Just when you think questionable doings couldn’t get any more questionable in Rhode Island, along comes the state Department of Transportation, which looks like it is going to get a giant proctology exam. We refer, of course, to a federal grand jury’s interest in the DOT’s use of construction materials, and questions, as raised by the Other Paper’s Kathy “Faster, Pussycat! Kill! Kill!” Gregg, about just how closely DOT looked at a company, formerly known as Beta Engineering, during an audit.
Not to worry, boys and girls. Except for minor bickering with Beta for driving up the demand for Liquid Paper, it appears that no one has been taken to task. And it’s even better if you are on the state’s side, since Jerry Williams, who headed DOT during at least part of this farce, has recently been promoted to run the state Department of Administration.
He can pick up his Yossarian Medal for Public Service at the nearest 7-Eleven. Catch a 22.
Is this the end of Rocco?
The doyens of Casa Diablo like nothing better than a good conspiracy theory, and we have the opportunity to formulate one, thanks to the fine reporting of the veteran Other Paper scribe Thomas J. Morgan.
We’ve closely followed the mighty Morgan’s reports on Rocco DeSimone, the art dealer who cheated on his taxes and who recently took an unscheduled vacation from the federal minimum security prison in New Jersey that he’d been calling home for the past few years.
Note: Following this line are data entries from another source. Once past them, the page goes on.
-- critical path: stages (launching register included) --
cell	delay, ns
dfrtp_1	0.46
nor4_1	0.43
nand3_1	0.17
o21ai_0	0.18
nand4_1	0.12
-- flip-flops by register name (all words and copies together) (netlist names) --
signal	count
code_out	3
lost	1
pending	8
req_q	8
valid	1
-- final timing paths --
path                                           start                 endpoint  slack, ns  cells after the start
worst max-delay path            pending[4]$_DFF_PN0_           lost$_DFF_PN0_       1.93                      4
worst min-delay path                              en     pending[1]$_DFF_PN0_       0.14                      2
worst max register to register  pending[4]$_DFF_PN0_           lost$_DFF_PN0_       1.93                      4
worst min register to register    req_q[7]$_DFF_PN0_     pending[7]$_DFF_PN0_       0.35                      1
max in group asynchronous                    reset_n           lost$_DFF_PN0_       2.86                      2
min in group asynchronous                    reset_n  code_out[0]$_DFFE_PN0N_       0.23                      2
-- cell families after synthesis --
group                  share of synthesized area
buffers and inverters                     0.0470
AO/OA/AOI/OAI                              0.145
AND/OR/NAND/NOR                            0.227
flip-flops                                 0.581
Your superior correspondents felt there was something unusual about this case. We wondered why New York swells would have their multi-million dollar art treasures brokered by a “Rocco of Johnston.” This is like coming into about $10 million, wanting to build a lavish estate, and opting for “Jo-Jo of West Warwick” as the architect. But be that as it may.
Does anyone think that Rocco, who had a mere nine months left on his sentence, would make a futile attempt to “escape” and then immediately head back to the Biggest Little? No, our fabulous conspiracy theory is that Rocco got spooked when the FBI visited his home a couple of days before his brief prison holiday. Perhaps they were getting close to whatever valuable stuff he stowed away somewhere. So, as our theory goes, he was willing to take another six months to make sure the feds don’t get their hands on whatever ill-gotten swag is in the area.
We figured this out in about 20 minutes, with only a bottle of Chianti and a half-dozen New York System gaggers. So, US Attorney Corrente, if you want our help in finding the remains of Jimmy Hoffa in West Greenwich, or identifying the real killer of JFK (who’s been hiding out at a Job Lot in Cran¬ston for the past decade), give us a call.
We made it! Four thousand of America’s bravest young men and women needlessly died in the service of a misguided pack of lies! And now, one of Dubya’s war enablers, John “100 Years” McCain, parrots Boy George’s long-running crooked talk. Never mind the escalating violence, particularly in Baghdad. The war is a “success” and we are “winning.”
Sleep tight, George Orwell.
And did you hear the other happy news? Dubya is right! The economy is looking good! P+J saw the article describing how local building contractors are making good money by boarding up foreclosed houses. The surge is working! And hold your breath, taxpayers, for that big thank you from the shrewd top execs at Bear Stearns, who appreciate you and me taking the fall so they can save their inflated salaries, gated community homes, and Hummers.
Meet your new best friend, fellow citizens: Ben Dover.